We often transgress this law by not doing the good within our reach. That is why multi-cultural churches are needed.

Spanning the Divide

The only way to span the current racial divide in our country and the church is through worshiping together as people from all nations, tongues, and tribes—as image bearers training our bodies, minds, and hearts through the story of the Gospel rehearsed each Sunday.

Why does the mind say yes to multi-cultural churches, racial reconciliation, or solidarity as image bearers, but the heart not register the right action? The only way is through the Gospel story. This Gospel is rehearsed in our churches and churches send out the body into the culture to love and do good. The fundamental act of worship together then prepares our hearts and minds to seek, listen, and build relationships with different people. We begin to see them as people made in the image of God—not as projects, adversaries, or news stories.

Pursuing Unity

As we hear God call us to worship, we praise him for who he is and approach him humbly. We pray together for forgiveness of sin, and also hear God’s promise of the Gospel together. We eat the body and blood of Christ together. We are sent out into the world to do good together. This paradigmatic togetherness is what re-orients our hearts, so when unity, love, compassion, and empathy are needed, they will overflow out of a heart that knows how to approach the church humbly; knows how to repent; knows the Gospel is his or hers; knows how to do good, because he or she has been sent by God. The physical togetherness is a tangible way to re-orient our hearts to the truth we are brothers and sisters in Christ.

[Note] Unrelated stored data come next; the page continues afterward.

Context: an optimization exercise on an open-source flow, tuned for small area, a short achievable clock period and few clock cycles. The choices shown serve that exercise and are no tape-out recipe.
In this exercise RTL edits were held to simulation tests only and were not proved equivalent to the original.
No activity file was given, so power comes from the tool's default toggle rates.

## main
// cave_cellular_automaton_step
module cave_cellular_automaton_step #(
	parameter int MAX_COLS = cca_pkg::CCA_MAX_COLS,
	parameter int MAX_ROWS = cca_pkg::CCA_MAX_ROWS
) (
	input  logic                      clk,
	input  logic                      arst_n,
	input  logic                      start,
	output logic                      busy,
	input  logic [14:0]                     req,
	output logic                      done,
	output logic [1:0]                      rsp,
	input  logic                      cfg_valid,
	output logic                      cfg_ready,
	input  logic [cca_pkg::CCA_CFG_IDX_W-1:0]  cfg_index,
	input  logic [cca_pkg::CCA_CFG_DATA_W-1:0] cfg_data
);
export LEC_CHECK = 0
export CAP_MARGIN = 20
export CORE_MARGIN = 2
export CORE_UTILIZATION = 45
export CTS_CLUSTER_DIAMETER = 100
export CTS_CLUSTER_SIZE = 24
export PLACE_DENSITY = 0.6
export SETUP_SLACK_MARGIN = 4.5
export SLEW_MARGIN = 20
create_clock -name core_clock -period 7.0 [get_ports {clk}]
standard.sh (not shown) runs the stock make flow with config.mk's settings and CLKGATE_MAP_FILE= SYNTH_SCRIPT=/design/flow/synth_recipe.tcl, a recipe that flattens the netlist after the stock synthesis.
==> flow/flow/run.sh <==
#!/bin/bash
# The standard layout (standard.sh), with two layout choices changed:
# - clock tree synthesis with the same sink clustering as config.mk sets, but
#   without dummy loads;
# - port buffers built from buf_2 cells.
# Synthesis and every other step are the standard ones.
set -euo pipefail
export CTS_ARGS="-sink_clustering_enable -repair_clock_nets -sink_clustering_size 24 -sink_clustering_max_diameter 100 -dont_use_dummy_load"
export BUFFER_PORTS_ARGS="-buffer_cell sky130_fd_sc_hd__buf_2"
bash standard.sh > standard.log 2>&1
main finished all stages; the layout is clean.
Testbench counts of main, summed over its fixed seeds: cycles 12,496.
Inputs modified between main and the feature branch:
==> flow/run.sh (new file) <==
#!/bin/bash
# synth_recipe.tcl (not shown) runs the flow's synth.tcl, then flattens the netlist and writes it again
# the make line also repeats each setting of config.mk as NAME=value (left out here)
make -C /OpenROAD-flow-scripts/flow DESIGN_CONFIG=/design/flow/config.mk WORK_HOME=/design/flow/orfs CLKGATE_MAP_FILE= SYNTH_SCRIPT=/design/flow/synth_recipe.tcl finish
removed: flow/flow/run.sh
removed: flow/standard.sh
Findings:
Via count of the first global-routing pass: lower on main. Delta (the feature branch minus main): max-cap check violation count saw little to no change; utilization rose 0.31 points; total area of multi-input combinational cells up about 0.32%; TritonCTS buffer count fell by 1; final area picked up an extra 370 um2. Final worst-path cycle share (higher): the feature branch. [compare] base=main new=the feature branch: maximum frequency now smaller, relative area of non-clock buffer cells in the final design flat, overall power went up.
What follows belongs to an exercise in optimizing a design on an open flow for small area, a short achievable clock period and few clock cycles per item; a production flow would make more cautious choices.
Function was checked by simulation only, so behaviour that the tests miss may differ from the original.
Power figures rest on the tool's default switching activity, not on a simulated workload.

== run 1 ==
==> flow/design.v (excerpt) <==
module aluTop (
	input  logic                            clk,
	input  logic                            rstN,
	input  logic                            start,
	input  logic [aluPkg::operandWidth-1:0] a,
	input  logic [aluPkg::operandWidth-1:0] b,
	input  aluPkg::opcodeT                  op,
	output logic                            done,
	output logic [aluPkg::resultWidth-1:0]  result,
	output logic [aluPkg::errorWidth-1:0]   error
);
Size: roughly 3,000 cells after synthesis, roughly 72 flip-flops, roughly 74 I/O pins, ~21,000 µm² of cells after synthesis.
export LEC_CHECK = 0
export ABC_AREA = 1
export CAP_MARGIN = 20
export CORE_MARGIN = 2
export CORE_UTILIZATION = 40
export GPL_ROUTABILITY_DRIVEN = 0
export SLEW_MARGIN = 20
create_clock -name core_clock -period 40.0 [get_ports {clk}]
standard.sh (not shown) runs the stock make flow with config.mk's settings and CLKGATE_MAP_FILE= SYNTH_SCRIPT=/design/flow/synth_recipe.tcl, a recipe that flattens the netlist after the stock synthesis.
==> flow/flow/run.sh <==
#!/bin/bash
# Own layout flow: the standard flow (standard.sh, unchanged synthesis), with
# - port buffers of a stronger cell than the smallest one buffer_ports picks by default,
# - timing repair aiming past the required slack (the clock and constraints are unchanged),
#   with resizing free to change a cell's footprint.
set -euo pipefail
MARGIN=$(cat flow/margin.txt)
bash standard.sh \
	"BUFFER_PORTS_ARGS=-buffer_cell sky130_fd_sc_hd__buf_4" \
	"SETUP_SLACK_MARGIN=$MARGIN" \
	"MATCH_CELL_FOOTPRINT=0" \
	finish > standard_flow.log 2>&1
==> flow/flow/margin.txt <==
24.5
Run 1 | status: complete | timing, DRC, antenna: pass
Testbench counts of run 1, summed over its fixed seeds: cycles 8,000, items 8,000.
Inputs modified between run 1 and run 2:
- GPL_ROUTABILITY_DRIVEN: 0 -> unset
## What came out
- Cmp run 2 and run 1 / minimum period implied by the final worst setup slack / lower: run 1
- Count of filler cells inserted in the layout went up slightly going from run 1 to run 2.
- Detailed route, run 2 vs run 1: via total higher for run 2
For run 3, these inputs were changed with respect to run 2:
==> flow/flow/margin.txt <==
25
Results
Relative to run 2, the count of plain and timing-repair buffers of run 3 is higher by 40%. The post-cts resize count in run 3 is 1.9 times that in run 2. On run 3: post-route core utilization is 1.8 points higher than what run 2 gave. Where total power is concerned, run 2 is better than run 3. Run 3 ends up with higher setup slack than run 2 does. Higher sequential share of layout area was reported by run 2, not run 3. Between run 2 and run 3, the detailed router's first-iteration violation count does not differ in any meaningful way. Between run 2 and run 3, count of nets after finishing increased.
Changes in run 4 relative to run 3:
- a change of CAP_MARGIN from 20 to 5
- a change of SLEW_MARGIN from 20 to 5
==> flow/flow/margin.txt <==
24.5
[summary]
Quantity of I/O buffers inserted on ports: run 4 vs run 3 identical
Vias: run 4 below run 3
Lower area of all sequential standard cells goes to run 4 over run 3.
Data required time at the worst endpoint of run 3 is on par with run 4.
The inputs of run 5 differ from those of run 4 as listed below.
- CAP_MARGIN now 20, was 5
- SLEW_MARGIN now 20, was 5
diff --git a/flow/flow/run.sh b/flow/flow/run.sh
--- a/flow/flow/run.sh
+++ b/flow/flow/run.sh
@@ -8,3 +8,3 @@
 bash standard.sh \
-	"BUFFER_PORTS_ARGS=-buffer_cell sky130_fd_sc_hd__buf_4" \
+	"BUFFER_PORTS_ARGS=-buffer_cell sky130_fd_sc_hd__buf_2" \
 	"SETUP_SLACK_MARGIN=$MARGIN" \
==> flow/flow/margin.txt <==
25
--- outcome ---
Sort run 4 and run 5 by total internal power, descending, and run 5 comes first.
Run 5 ended up with a lower detailed-routing iteration count for the pre-antenna-repair pass than run 4 did.
Against run 4, run 5 comes in 0.40% higher on average wire length per cell after detail routing.
Headroom to the max-slew limit on run 5 is down relative to run 4.
Hold slack delta for run 5 relative to run 4: 0.013 ns lower
Run 5 ends up with a flip-flop and latch share of the layout cell area that is 0.16 points lower than in run 4.
Number of ordinary and repair buffers in the finished layout (higher): run 5
In run 5 relative to run 4, routed length on met2 had gone up slightly.
Of run 4 and run 5, the run reporting the lower minimum clock period after layout was run 5.
The fraction of area in multi-input gates of run 5 falls short of that of run 4 by 0.72 points.

port drivers added, routing unchanged:
No port has a modelled driver above. Below, the same layouts with a new extraction and two added sets of constraints.
Step 1 assumes that a clkbuf_16 drives the clock port and a buf_2 every other input.
Step 2 adds t to the input delays and takes it off the output delays; t is the mean of the earliest and latest rising clock arrival at the registers after step 1. Input paths then give back, and output paths get back, about the clock's delay inside the block.
a / b / c = ideal ports / drivers / drivers and shift; a / b = the first two.
run	t (ns)	setup slack, ns	worst slew at a driven data input, ns
run 1	0.408	25.003 / 24.951 / 24.664	0.09
run 2	0.412	24.904 / 24.854 / 24.784	0.11
run 3	0.416	25.332 / 25.277 / 25.080	0.10
run 4	0.412	24.904 / 24.854 / 24.784	0.11
run 5	0.422	25.264 / 25.211 / 25.132	0.10
After both steps setup and hold are still met in every run listed. The setup slack of run 1, which loses most, moves by -0.052 ns with the drivers and by -0.339 ns with both steps.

In the New Testament, racial tensions rus high between Jews and Gentiles. The first church council was convened to decide how Jews and Gentiles should co-exist. As all of this takes place, and as Paul deals with racial issues as he travels throughout Asia Minor, the assumption is that Jews and Gentiles are in the church together. They are worshipping together, sharing meals together, and going out in the world to do good together. That’s where the tension arrives, but also where it resolves. We’ve forgotten we can talk the gospel talk when it comes to race, but if we are missing the foundational togetherness the New Testament writers assume, then all the talk will not bring about the repentance needed to reconcile. It will not bring about the love needed to listen, empathize, and do good for our brothers and sisters in Christ. May we not only talk about multi-cultural churches, but also pursue it, knowing the togetherness it brings will re-orient our hearts in love for one another.

Question(s): Are you willing to live together in Christ? How can churches foster this kind of solidarity?